What to produce:
What is needed is every line, exactly as given, from the line containing "step | power" through the end of the data below.

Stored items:

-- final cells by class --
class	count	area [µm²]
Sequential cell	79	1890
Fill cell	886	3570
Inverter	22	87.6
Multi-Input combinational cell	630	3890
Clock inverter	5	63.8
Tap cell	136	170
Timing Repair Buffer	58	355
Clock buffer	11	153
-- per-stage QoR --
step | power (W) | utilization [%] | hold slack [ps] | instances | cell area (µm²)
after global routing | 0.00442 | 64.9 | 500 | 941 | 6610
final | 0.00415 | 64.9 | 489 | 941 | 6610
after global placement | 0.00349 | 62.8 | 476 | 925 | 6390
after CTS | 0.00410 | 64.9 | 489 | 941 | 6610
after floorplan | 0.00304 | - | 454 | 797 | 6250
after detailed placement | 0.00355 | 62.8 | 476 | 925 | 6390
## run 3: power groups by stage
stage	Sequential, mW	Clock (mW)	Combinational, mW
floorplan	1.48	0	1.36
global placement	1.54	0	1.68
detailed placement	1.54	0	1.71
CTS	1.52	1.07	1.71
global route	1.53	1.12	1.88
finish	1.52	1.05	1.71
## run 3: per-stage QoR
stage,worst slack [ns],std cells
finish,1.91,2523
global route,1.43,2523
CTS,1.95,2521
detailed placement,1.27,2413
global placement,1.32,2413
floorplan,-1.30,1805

Final answer:
step | power (W) | utilization [%] | hold slack [ps] | instances | cell area (µm²)
after global routing | 0.00442 | 64.9 | 500 | 941 | 6610
final | 0.00415 | 64.9 | 489 | 941 | 6610
after global placement | 0.00349 | 62.8 | 476 | 925 | 6390
after CTS | 0.00410 | 64.9 | 489 | 941 | 6610
after floorplan | 0.00304 | - | 454 | 797 | 6250
after detailed placement | 0.00355 | 62.8 | 476 | 925 | 6390
## run 3: power groups by stage
stage	Sequential, mW	Clock (mW)	Combinational, mW
floorplan	1.48	0	1.36
global placement	1.54	0	1.68
detailed placement	1.54	0	1.71
CTS	1.52	1.07	1.71
global route	1.53	1.12	1.88
finish	1.52	1.05	1.71
## run 3: per-stage QoR
stage,worst slack [ns],std cells
finish,1.91,2523
global route,1.43,2523
CTS,1.95,2521
detailed placement,1.27,2413
global placement,1.32,2413
floorplan,-1.30,1805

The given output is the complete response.